→ TASK DETAILS:
The response must consist of the lines below from the one with "the final report**" through the one with "Core area |", exactly as they appear and with both ends kept.
*** Opening of DATA LISTING ***
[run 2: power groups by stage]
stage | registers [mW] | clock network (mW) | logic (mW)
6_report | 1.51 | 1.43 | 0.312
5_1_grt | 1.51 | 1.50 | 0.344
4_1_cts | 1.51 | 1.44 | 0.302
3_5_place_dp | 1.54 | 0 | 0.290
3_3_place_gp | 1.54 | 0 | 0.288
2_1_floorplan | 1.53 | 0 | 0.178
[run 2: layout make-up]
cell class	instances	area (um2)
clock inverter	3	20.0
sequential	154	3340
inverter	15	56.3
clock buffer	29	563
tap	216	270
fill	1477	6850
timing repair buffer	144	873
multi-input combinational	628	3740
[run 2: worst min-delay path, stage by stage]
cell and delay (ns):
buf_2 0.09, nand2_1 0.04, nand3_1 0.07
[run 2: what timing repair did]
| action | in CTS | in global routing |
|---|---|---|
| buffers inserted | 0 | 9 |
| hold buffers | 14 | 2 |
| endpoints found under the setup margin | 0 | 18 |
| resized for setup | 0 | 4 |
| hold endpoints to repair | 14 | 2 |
**config.mk**
```make
export PLATFORM = sky130hd
export DESIGN_NAME = link_transfer_protocol_engine_core
export DESIGN_NICKNAME = d
export VERILOG_FILES = /design/src/sv/ltpe_pkg.sv /design/src/sv/ltpe_front.sv /design/src/sv/ltpe_back.sv /design/src/sv/link_transfer_protocol_engine_core.sv
export SDC_FILE = /design/constraint.sdc
export NUM_CORES = 1
export LEC_CHECK = 0
export ABC_AREA = 1
export BUFFER_PORTS_ARGS = -buffer_cell sky130_fd_sc_hd__buf_2
export CORE_UTILIZATION = 50
export DETAILED_ROUTE_END_ITERATION = 12
export GPL_TIMING_DRIVEN = 1
export PLACE_DENSITY = 0.68
export SLEW_MARGIN = 20
export SYNTH_ARGS = -nofsm -noshare
export SYNTH_HDL_FRONTEND = slang
export SYNTH_SLANG_ARGS = --single-unit
```
**constraint.sdc**
```tcl
create_clock -name clk -period 6.5 [get_ports clk]
set_clock_uncertainty 0.05 [all_clocks]
set_input_delay 0.65 -clock clk [delete_from_list [all_inputs] [get_ports clk]]
set_output_delay 0.65 -clock clk [all_outputs]
set_load 0.05 [all_outputs]
```
File: src/rtl/core/dhfp_pkg.sv
// Package for the decimal header frame parser.
// Holds the phase encoding, the result word layout, sizing constants and
// the decimal accumulate function. No dependencies.
package dhfp_pkg;

   localparam logic [1:0] COMMAND_DIGITS = 2'd2;
   localparam logic [1:0] SENDER_DIGITS  = 2'd2;
   localparam logic [1:0] LENGTH_DIGITS  = 2'd2;

   localparam logic [7:0] ASCII_ZERO = 8'h30;
   localparam logic [7:0] ASCII_NINE = 8'h39;
   localparam logic [7:0] START_CHAR_RESET = 8'h24;
   localparam logic [6:0] ACC_MAX = 7'd127;

   localparam int QUEUE_DEPTH = 4;
   localparam int QUEUE_AW    = $clog2(QUEUE_DEPTH);

   localparam int RSP_DATA_W = 32;

   typedef enum logic [2:0] {
      PH_HUNT,
      PH_CMD,
      PH_SND,
      PH_LEN,
      PH_PAY
   } phase_type;

   typedef struct packed {
      logic [6:0] command;
      logic [6:0] sender;
      logic [6:0] data_len;
      logic [7:0] data_byte;
      logic       has_byte;
      logic       last;
   } result_type;

   typedef struct packed {
      logic       valid;
      result_type data;
   } push_type;

   typedef struct packed {
      logic full;
      logic empty;
   } queue_status_type;

   // acc * 10 + digit, saturated to 7 bits
   function automatic logic [6:0] acc_digit(input logic [6:0] acc, input logic [3:0] d);
      logic [10:0] v;
      v = ({4'b0, acc} * 11'd10) + {7'b0, d};
      return (v > {4'b0, ACC_MAX}) ? ACC_MAX : v[6:0];
   endfunction

endpackage

File: src/rtl/core/dhfp_front.sv
// Front end of the frame parser: accepts words, hunts for the start
// character, decodes the header fields and pushes results to the queue.
// Depends on dhfp_pkg.
module dhfp_front (
   input  logic              clock,
   input  logic              reset,
   input  logic              csr_wr_en,
   input  logic [7:0]        csr_wr_data,
   input  logic              accept,
   input  logic [7:0]        rx_byte,
   output dhfp_pkg::push_type push
);
   import dhfp_pkg::*;

   phase_type  phase_ff, phase_in;
   logic [1:0] digit_count_ff, digit_count_in;
   logic [6:0] command_ff, command_in;
   logic [6:0] sender_ff, sender_in;
   logic [6:0] length_ff, length_in;
   logic [6:0] left_ff, left_in;
   logic [7:0] start_char_ff;

   logic       is_digit;
   logic [3:0] digit;
   logic [6:0] acc_sel;
   logic [6:0] acc_new;
   logic [1:0] need;
   logic [1:0] count_inc;
   logic       field_done;
   logic [6:0] left_dec;

   assign is_digit  = (rx_byte >= ASCII_ZERO) && (rx_byte <= ASCII_NINE);
   assign digit     = 4'(rx_byte - ASCII_ZERO);
   assign count_inc = digit_count_ff + 2'd1;
   assign field_done = (count_inc == need);
   assign left_dec  = left_ff - 7'd1;
   assign acc_new   = acc_digit(acc_sel, digit);

   always_comb begin
      case (phase_ff)
         PH_CMD: begin
            acc_sel = command_ff;
            need    = COMMAND_DIGITS;
         end
         PH_SND: begin
            acc_sel = sender_ff;
            need    = SENDER_DIGITS;
         end
         default: begin
            acc_sel = length_ff;
            need    = LENGTH_DIGITS;
         end
      endcase
   end

   // next phase
   always_comb begin
      phase_in = phase_ff;
      if (accept) begin
         unique case (phase_ff)
            PH_HUNT: if (rx_byte == start_char_ff) phase_in = PH_CMD;
            PH_CMD: begin
               if (!is_digit) phase_in = PH_HUNT;
               else if (field_done) phase_in = PH_SND;
            end
            PH_SND: begin
               if (!is_digit) phase_in = PH_HUNT;
               else if (field_done) phase_in = PH_LEN;
            end
            PH_LEN: begin
               if (!is_digit) phase_in = PH_HUNT;
               else if (field_done) phase_in = (acc_new == 7'd0) ? PH_HUNT : PH_PAY;
            end
            PH_PAY: if (left_dec == 7'd0) phase_in = PH_HUNT;
            default: phase_in = PH_HUNT;
         endcase
      end
   end

   // datapath and result push
   always_comb begin
      digit_count_in = digit_count_ff;
      command_in     = command_ff;
      sender_in      = sender_ff;
      length_in      = length_ff;
      left_in        = left_ff;
      push           = '0;
      push.data.command  = command_ff;
      push.data.sender   = sender_ff;
      push.data.data_len = length_ff;
      if (accept) begin
         unique case (phase_ff)
            PH_HUNT: begin
               if (rx_byte == start_char_ff) begin
                  digit_count_in = 2'd0;
                  command_in     = 7'd0;
                  sender_in      = 7'd0;
                  length_in      = 7'd0;
                  left_in        = 7'd0;
               end
            end
            PH_CMD, PH_SND, PH_LEN: begin
               if (is_digit) begin
                  digit_count_in = field_done ? 2'd0 : count_inc;
                  if (phase_ff == PH_CMD) command_in = acc_new;
                  else if (phase_ff == PH_SND) sender_in = acc_new;
                  else begin
                     length_in = acc_new;
                     if (field_done) begin
                        left_in = acc_new;
                        if (acc_new == 7'd0) begin
                           push.valid         = 1'b1;
                           push.data.data_len = acc_new;
                           push.data.last     = 1'b1;
                        end
                     end
                  end
               end
            end
            PH_PAY: begin
               left_in             = left_dec;
               push.valid          = 1'b1;
               push.data.data_byte = rx_byte;
               push.data.has_byte  = 1'b1;
               push.data.last      = (left_dec == 7'd0);
            end
            default: ;
         endcase
      end
   end

   always_ff @(posedge clock) begin
      if (reset) begin
         phase_ff       <= PH_HUNT;
         digit_count_ff <= 2'd0;
         command_ff     <= 7'd0;
         sender_ff      <= 7'd0;
         length_ff      <= 7'd0;
         left_ff        <= 7'd0;
         start_char_ff  <= START_CHAR_RESET;
      end else begin
         phase_ff       <= phase_in;
         digit_count_ff <= digit_count_in;
         command_ff     <= command_in;
         sender_ff      <= sender_in;
         length_ff      <= length_in;
         left_ff        <= left_in;
         if (csr_wr_en) start_char_ff <= csr_wr_data;
      end
   end

endmodule

File: src/rtl/core/dhfp_queue.sv
// Short result queue between the parser front end and the output stage.
// Depends on dhfp_pkg.
module dhfp_queue (
   input  logic                       clock,
   input  logic                       reset,
   input  dhfp_pkg::push_type         push,
   input  logic                       pop,
   output dhfp_pkg::result_type       head,
   output dhfp_pkg::queue_status_type status
);
   import dhfp_pkg::*;

   result_type            entry_ff [QUEUE_DEPTH];
   logic [QUEUE_AW-1:0]   wr_ptr_ff, wr_ptr_in;
   logic [QUEUE_AW-1:0]   rd_ptr_ff, rd_ptr_in;
   logic [QUEUE_AW:0]     count_ff, count_in;
   logic                  do_push;
   logic                  do_pop;

   assign status.full  = (count_ff == (QUEUE_AW + 1)'(QUEUE_DEPTH));
   assign status.empty = (count_ff == '0);
   assign do_push = push.valid && !status.full;
   assign do_pop  = pop && !status.empty;
   assign head    = entry_ff[rd_ptr_ff];

   always_comb begin
      wr_ptr_in = do_push ? wr_ptr_ff + 1'b1 : wr_ptr_ff;
      rd_ptr_in = do_pop ? rd_ptr_ff + 1'b1 : rd_ptr_ff;
      count_in  = count_ff;
      if (do_push && !do_pop) count_in = count_ff + 1'b1;
      else if (do_pop && !do_push) count_in = count_ff - 1'b1;
   end

   always_ff @(posedge clock) begin
      if (do_push) entry_ff[wr_ptr_ff] <= push.data;
   end

   always_ff @(posedge clock) begin
      if (reset) begin
         wr_ptr_ff <= '0;
         rd_ptr_ff <= '0;
         count_ff  <= '0;
      end else begin
         wr_ptr_ff <= wr_ptr_in;
         rd_ptr_ff <= rd_ptr_in;
         count_ff  <= count_in;
      end
   end

endmodule

File: src/rtl/core/dhfp_back.sv
// Output stage: takes results from the queue into the response register
// and packs them onto the rsp stream. Depends on dhfp_pkg.
module dhfp_back (
   input  logic                              clock,
   input  logic                              reset,
   input  dhfp_pkg::result_type              head,
   input  dhfp_pkg::queue_status_type        status,
   output logic                              pop,
   output logic                              rsp_tvalid,
   input  logic                              rsp_tready,
   output logic [dhfp_pkg::RSP_DATA_W-1:0]   rsp_tdata,
   output logic                              rsp_tuser,
   output logic                              rsp_tlast
);
   import dhfp_pkg::*;

   logic       valid_ff, valid_in;
   result_type word_ff;

   assign pop      = !status.empty && (!valid_ff || rsp_tready);
   assign valid_in = pop || (valid_ff && !rsp_tready);

   always_ff @(posedge clock) begin
      if (reset) valid_ff <= 1'b0;
      else valid_ff <= valid_in;
   end

   always_ff @(posedge clock) begin
      if (pop) word_ff <= head;
   end

   assign rsp_tvalid = valid_ff;
   assign rsp_tdata  = {3'b0, word_ff.data_byte, word_ff.data_len,
                        word_ff.sender, word_ff.command};
   assign rsp_tuser  = word_ff.has_byte;
   assign rsp_tlast  = word_ff.last;

endmodule

File: src/rtl/core/decimal_header_frame_parser.sv
// Decimal header frame parser, top level.
// Uses dhfp_pkg, dhfp_front, dhfp_queue and dhfp_back.
//
// req stream: one received byte per word. The parser hunts for the start
// character (csr register, reset '$'), then reads two-digit ASCII command,
// sender and length fields, then that many payload bytes. A non-digit in a
// header drops the frame.
// rsp stream: one word per payload byte with the decoded header, or one
// header-only word (tuser low) for a zero-length frame; tlast marks the
// final word of a frame.
// csr: csr_wr_en/csr_wr_data write the start character at a clock edge.
// Throughput: one req word per cycle while the queue is not full. Path: a
// result is written into the queue, then into the output register, before
// it appears on rsp.
// Stall: the four-entry queue absorbs results while rsp_tready is low;
// req_tready drops only when the queue is full or while reset is high.
// Reset (synchronous): back to hunting, queue and output emptied, start
// character '$'.
module decimal_header_frame_parser (
   input  logic                            clock,
   input  logic                            reset,
   input  logic                            csr_wr_en,
   input  logic [7:0]                      csr_wr_data,
   input  logic                            req_tvalid,
   output logic                            req_tready,
   input  logic [7:0]                      req_tdata,  // [7:0] rx_byte
   output logic                            rsp_tvalid,
   input  logic                            rsp_tready,
   // [6:0] command, [13:7] sender, [20:14] data_len, [28:21] data_byte
   output logic [dhfp_pkg::RSP_DATA_W-1:0] rsp_tdata,
   output logic                            rsp_tuser,  // [0] has_byte
   output logic                            rsp_tlast
);
   import dhfp_pkg::*;

   push_type         push;
   result_type       head;
   queue_status_type status;
   logic             pop;
   logic             accept;

   assign req_tready = !status.full && !reset;
   assign accept     = req_tvalid && req_tready;

   dhfp_front u_front (
      .clock       (clock),
      .reset       (reset),
      .csr_wr_en   (csr_wr_en),
      .csr_wr_data (csr_wr_data),
      .accept      (accept),
      .rx_byte     (req_tdata),
      .push        (push)
   );

   dhfp_queue u_queue (
      .clock  (clock),
      .reset  (reset),
      .push   (push),
      .pop    (pop),
      .head   (head),
      .status (status)
   );

   dhfp_back u_back (
      .clock      (clock),
      .reset      (reset),
      .head       (head),
      .status     (status),
      .pop        (pop),
      .rsp_tvalid (rsp_tvalid),
      .rsp_tready (rsp_tready),
      .rsp_tdata  (rsp_tdata),
      .rsp_tuser  (rsp_tuser),
      .rsp_tlast  (rsp_tlast)
   );

endmodule
File: config.mk
export PLATFORM = sky130hd
export DESIGN_NAME = decimal_header_frame_parser
export DESIGN_NICKNAME = d
export VERILOG_FILES = /design/src/rtl/core/dhfp_pkg.sv /design/src/rtl/core/dhfp_front.sv /design/src/rtl/core/dhfp_queue.sv /design/src/rtl/core/dhfp_back.sv /design/src/rtl/core/decimal_header_frame_parser.sv
export SDC_FILE = /design/constraint.sdc
export NUM_CORES = 1
export LEC_CHECK = 0
export BUFFER_PORTS_ARGS = -buffer_cell sky130_fd_sc_hd__clkbuf_2
export CORE_MARGIN = 5
export CORE_UTILIZATION = 60
export DETAILED_ROUTE_END_ITERATION = 8
export GPL_TIMING_DRIVEN = 0
export HOLD_SLACK_MARGIN = 0.08
export PLACE_DENSITY = 0.79
export SYNTH_ARGS = -nofsm -noshare
export SYNTH_HDL_FRONTEND = slang
export SYNTH_SLANG_ARGS = --single-unit
File: constraint.sdc
create_clock -name clock -period 13.5 [get_ports clock]
set_input_delay 1.35 -clock clock [delete_from_list [all_inputs] [get_ports clock]]
set_output_delay 1.35 -clock clock [all_outputs]
set_load 0.01 [all_outputs]
**Word level (Yosys, flattened, before mapping)**

Memory sizes are Yosys's and may differ from the RTL's. A register that Yosys moved wholly into a read port is not among the register bits.
Cells that the tools add are included.
Widths: inputs -> output; s select.

- Add/sub/neg operators: 8
- $mul: 1
- $lt $le $gt $ge: 3
- Eq/ne operators: 18
- Muxes and demuxes: 53
- Reduce and logical (&&, ||, !) cells: 32

Operators by type and width:

| cell | number |
|---|---|
| $mux 7 | 20 |
| $pmux 7 s2 | 4 |
| $mux 3 | 11 |
| $pmux 7 s3 | 1 |
| $reduce_and 6->1 | 3 |
| $mux 17 | 1 |
| $pmux 3 s5 | 1 |
| $logic_not 7->1 | 2 |
| $ne 2x1->1 const B | 6 |
| $add 11x4->11 | 1 |
| $gt 11x7->1 const B | 1 |
| $mul 7x3->10 const B | 1 |
| $logic_and 1x1->1 | 9 |
| $mux 9 | 1 |
| $ne 3x3->1 const B | 3 |
| $eq 8x8->1 | 1 |
| $ge 8x6->1 const B | 1 |
| $le 8x6->1 const B | 1 |
| $mux 1 | 8 |
| $logic_not 1->1 | 7 |
| $reduce_and 7->1 | 1 |
| $sub 7x1->7 const B | 1 |
| $add 2x1->2 const B | 3 |
| $eq 3x2->1 const B | 2 |
| 17 further kinds | 25 |

- Flip-flop bits (word level): 49
- Bits in writable memories: 124
- Input port bits: 21
- Memories kept: 1

Memory list:

| memory | words | width | rd ports | clocked after Yosys merged registers in | write ports | RTL line | text |
|---|---|---|---|---|---|---|---|
| u_queue.entry_ff | 4 | 31 | 1 | 1 | 1 | dhfp_queue.sv:13 | `result_type entry_ff [QUEUE_DEPTH];` |

**Depth between registers and ports, before layout**

- Word-level depth: 19
- Gate-level depth with buffers: 22

**Cells and area by module**

From an unflattened synthesis, not the netlist that was laid out.

- Cells, all modules: 573
- Area total of the unflattened synthesis: 8,659.6 um^2

By module, submodules not included:

| module | instances | cells an instance | area each (um^2) | sequential area each (um^2) |
|---|---|---|---|---|
| dhfp_queue | 1 | 209 | 4,944.7 | 3,903.7 |
| dhfp_front | 1 | 323 | 2,685.1 | 820.8 |
| dhfp_back | 1 | 39 | 1,013.5 | 950.9 |
| decimal_header_frame_parser | 1 | 2 | 16.3 | 0.0 |

**Worst setup path before layout**

OpenSTA, ideal clock, no wires.

- Path type: register -> register
- Start point: reg u_front.phase_ff[0]
- End point: reg u_queue.count_ff[2]
- Library setup time: 0.070 ns
- Data arrival time: 5.186 ns
- Setup slack: 8.243 ns
- Stages on the path, launching flop included: 23
- Path buffers: 3
- Path through: dfxtp_1 -> clkbuf_1 -> nor2_1 -> nor2_1 -> clkbuf_1 -> o22ai_1 -> a21oi_1 -> ha_1 -> ha_1 -> fa_1 -> nand2_1 -> or4_1 -> a211o_1 -> a21o_1 -> nor3_2 -> buf_2 -> or2_2 -> ha_1 -> inv_1 -> fa_1 -> xor2_1 -> or3_1 -> a21oi_1

- Cells in the longest elaborated chain, start to end: 18
- Elaborated cells on any way between the ends: 24
- Classes of those cells: 1 x add/sub; 1 x mul; 1 x order compare; 4 x eq/ne; 10 x mux; 7 x reduce/logical

Ends and longest elaborated chain:

| item | RTL line | text |
|---|---|---|
| start, declared | dhfp_front.sv:15 | `phase_type phase_ff, phase_in;` |
| start signal, assigned | dhfp_front.sv:142 | `phase_ff <= phase_in;` |
| $eq 3x2->1 / $eq 3x1->1 (equally long branches) | - |  |
| $pmux 7 s2 | dhfp_front.sv:40 | `case (phase_ff)` |
| $mul 7x3->10 | dhfp_pkg.sv:50 | `v = ({4'b0, acc} * 11'd10) + {7'b0, d};` |
| $add 11x4->11 | dhfp_pkg.sv:50 |  |
| $gt 11x7->1 | dhfp_pkg.sv:51 | `return (v > {4'b0, ACC_MAX}) ? ACC_MAX : v[6:0];` |
| $mux 7 | dhfp_pkg.sv:51 |  |
| $logic_not 7->1 | dhfp_front.sv:111 | `if (acc_new == 7'd0) begin` |
| $mux 1 | dhfp_front.sv:111 |  |
| (+3 left out) | - |  |
| $mux 1 | dhfp_front.sv:103 | `if (is_digit) begin` |
| $pmux 1 s2 (*) | dhfp_front.sv:92 | `unique case (phase_ff)` |
| $mux 1 (*) | dhfp_front.sv:91 | `if (accept) begin` |
| $logic_and 1x1->1 (*) | dhfp_queue.sv:22 | `assign do_push = push.valid && !status.full;` |
| via u_queue.do_push | dhfp_queue.sv:17 | `logic do_push;` |
| $logic_not 1->1 | dhfp_queue.sv:31 | `else if (do_pop && !do_push) count_in = count_ff - 1'b1;` |
| $logic_and 1x1->1 | dhfp_queue.sv:31 |  |
| $reduce_bool 2->1 (no source line) | - |  |
| end signal, assigned | dhfp_queue.sv:46 | `count_ff <= count_in;` |
| end, declared | dhfp_queue.sv:16 | `logic [QUEUE_AW:0] count_ff, count_in;` |

Mark *: on every way through the listed nets, which the timed path passes. The rest lies on a longest branch.
A chain may end at the register's enable or synchronous reset.

**Worst setup path in the final report**

Same ends and word-level chain as after synthesis.

==> summary.md <==
| Metric | Value |
|---|---|
| Crit Path Category | `flop to flop` |
| Site Rows | `43` |
| Total power | `between 1 and 1.5 mW` |
| Initial Util | `0.617` |
| Fmax | `approximately 160 MHz` |
| Gate Count Post-Synth | `a little under 600` |
| Maximum fanout along the worst path | `10` |
| Initial antenna violation count | `0` |
| Clock Path Buffers | `3` |
| Combinational Power Share | `0.131` |
| Setup crit end kind | `flop` |
| Die ar. | `approximately 17000 um2` |
| Crit path DAT | `roughly 6.8 ns` |
| Flop2flop setup slack | `approximately 7.1 ns` |
| Worst path required time | `around 14 ns` |
| FF-to-FF Start | `u_front.phase_ff[0]$_SDFFE_PP0P_` |
| Sink Count | `a little over 200` |
| Max-Cap Viols | `0` |
| Post-DP HPWL | `around 12000 um` |
| Clock slew at reported path FFs | `0.06 ns` |
| Detailed-route DRC error count | `0` |
| WHS | `0.494 ns` |
| Sw frac | `0.235` |
| Drt pass-1 iters | `5` |
| Die W | `130 um` |
| CP most frequent cell | `ha_1` |
| Clock root cell | `clkbuf_16` |
| Crit path max-delay cell type | `fa_1` |
| Area grow syn2layout | `14.1%` |
| Post-synth top flop | `edfxtp_1` |
| Core area | `14000 um2` |
| Synth async-reset ratio | `0` |
| Number of synthesized flops with an enable pin | `approximately 160` |
| P per Cell Area | `~150 nW/um2` |
| Avg WL per Cell | `around 21 um` |
| Sequential area share after synthesis | `0.653` |
| Crit Reg-Reg Endpoint | `u_queue.count_ff[2]$_SDFFE_PP0P_` |
| Vias per cell | `around 6.2` |
| Final setup vio count | `0` |
| Worst min path class | `flop to flop` |
| DR vias | `roughly 5300` |
| Synthesized flop and latch total | `204` |
| CTS tree | `yes` |
| Hold_sp | `u_front.digit_count_ff[1]$_SDFFE_PP0P_` |
| Hold_buf cts | `0` |
| Commonest non-fill, non-tap cell in the layout | `edfxtp_1` |
| Post-CTS Setup Bufs | `0` |
| Largest net degree at the start of global routing | `32` |
| Routed Antenna Nets | `0` |
| Critical path launch point type | `flop` |
| Skew final | `around 0.02 ns` |
| Reg2reg path depth | `22` |
| Latest clock arrival within the worst-skew pair | `0.50 ns` |
| Max VDD drop | `~100 uV` |
| Grt ovf | `0` |
| Yosys Warn Count | `0` |
| Critical-path cell list | `clkbuf_1 > nor2_1 > nor2_1 > clkbuf_1 > o22ai_1 > a21oi_1 > ha_1 > ha_1 > fa_1 > nand2_1 > or4_1 > a211o_1 > a21o_1 > nor3_2 > buf_2 > or2_2 > ha_1 > inv_1 > fa_1 > xor2_1 > or3_1 > a21oi_1` |
| Layout cells sized above 1 | `0.193` |
| Tcrit/Tclk final | `0.472` |
| Pint | `approximately 1.1 mW` |
| Vias in the first global route | `about 5500` |
| Status | `finished, final reports clean` |
| Total CTS buffers | `21` |
| Die Ht | `130 um` |
| Final worst path period need | `between 6 and 7 ns` |
| Clock power share | `0.382` |
| Hold Path Stages | `1` |
| Synth cell types | `a little under 60` |
| Final Hold Fails | `0` |
| Worst stage delay on the critical path | `0.61 ns` |
| IO Pins | `57` |
| Rel. slew slack | `0.398` |
| Fin Setup TNS | `0 ns` |
| Layout Nets | `~710` |
| Layout Utilization | `0.704` |
| Cts repair resizes | `0` |
| Max-slew violation count | `0` |
| RSZ-0062 raised after global routing | `false` |
| Final WL | `roughly 18000 um` |
| Commonest non-fill, non-tap cells in the layout | `edfxtp_1 (155), clkbuf_2 (51), dfxtp_1 (49), nor2_1 (32), mux4_2 (31)` |
| Synthesized area | `around 8600 um2` |
| H-tree levels | `1` |
| Worst-Margin Slew | `0.894 ns` |
| Iteration-0 DRC Markers | `approximately 640` |
| First-pass GRT wire length | `~29000 um` |
| Ant diodes | `0` |
| Leak pwr | `around 3.2 nW` |
| GRT Util Overall | `0.224` |
| Sequential Power Share | `0.487` |
| Sw power | `0.351 mW` |
| Average cell area after synthesis | `between 10 and 15 um2` |
| Global placement routability congestion | `roughly 1.0` |
| IO Port Bufs | `slightly above 50` |
| Hold Path Sink | `u_front.digit_count_ff[1]$_SDFFE_PP0P_` |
*** Close of DATA LISTING ***
→ RESULT:
**Worst setup path in the final report**

Same ends and word-level chain as after synthesis.

==> summary.md <==
| Metric | Value |
|---|---|
| Crit Path Category | `flop to flop` |
| Site Rows | `43` |
| Total power | `between 1 and 1.5 mW` |
| Initial Util | `0.617` |
| Fmax | `approximately 160 MHz` |
| Gate Count Post-Synth | `a little under 600` |
| Maximum fanout along the worst path | `10` |
| Initial antenna violation count | `0` |
| Clock Path Buffers | `3` |
| Combinational Power Share | `0.131` |
| Setup crit end kind | `flop` |
| Die ar. | `approximately 17000 um2` |
| Crit path DAT | `roughly 6.8 ns` |
| Flop2flop setup slack | `approximately 7.1 ns` |
| Worst path required time | `around 14 ns` |
| FF-to-FF Start | `u_front.phase_ff[0]$_SDFFE_PP0P_` |
| Sink Count | `a little over 200` |
| Max-Cap Viols | `0` |
| Post-DP HPWL | `around 12000 um` |
| Clock slew at reported path FFs | `0.06 ns` |
| Detailed-route DRC error count | `0` |
| WHS | `0.494 ns` |
| Sw frac | `0.235` |
| Drt pass-1 iters | `5` |
| Die W | `130 um` |
| CP most frequent cell | `ha_1` |
| Clock root cell | `clkbuf_16` |
| Crit path max-delay cell type | `fa_1` |
| Area grow syn2layout | `14.1%` |
| Post-synth top flop | `edfxtp_1` |
| Core area | `14000 um2` |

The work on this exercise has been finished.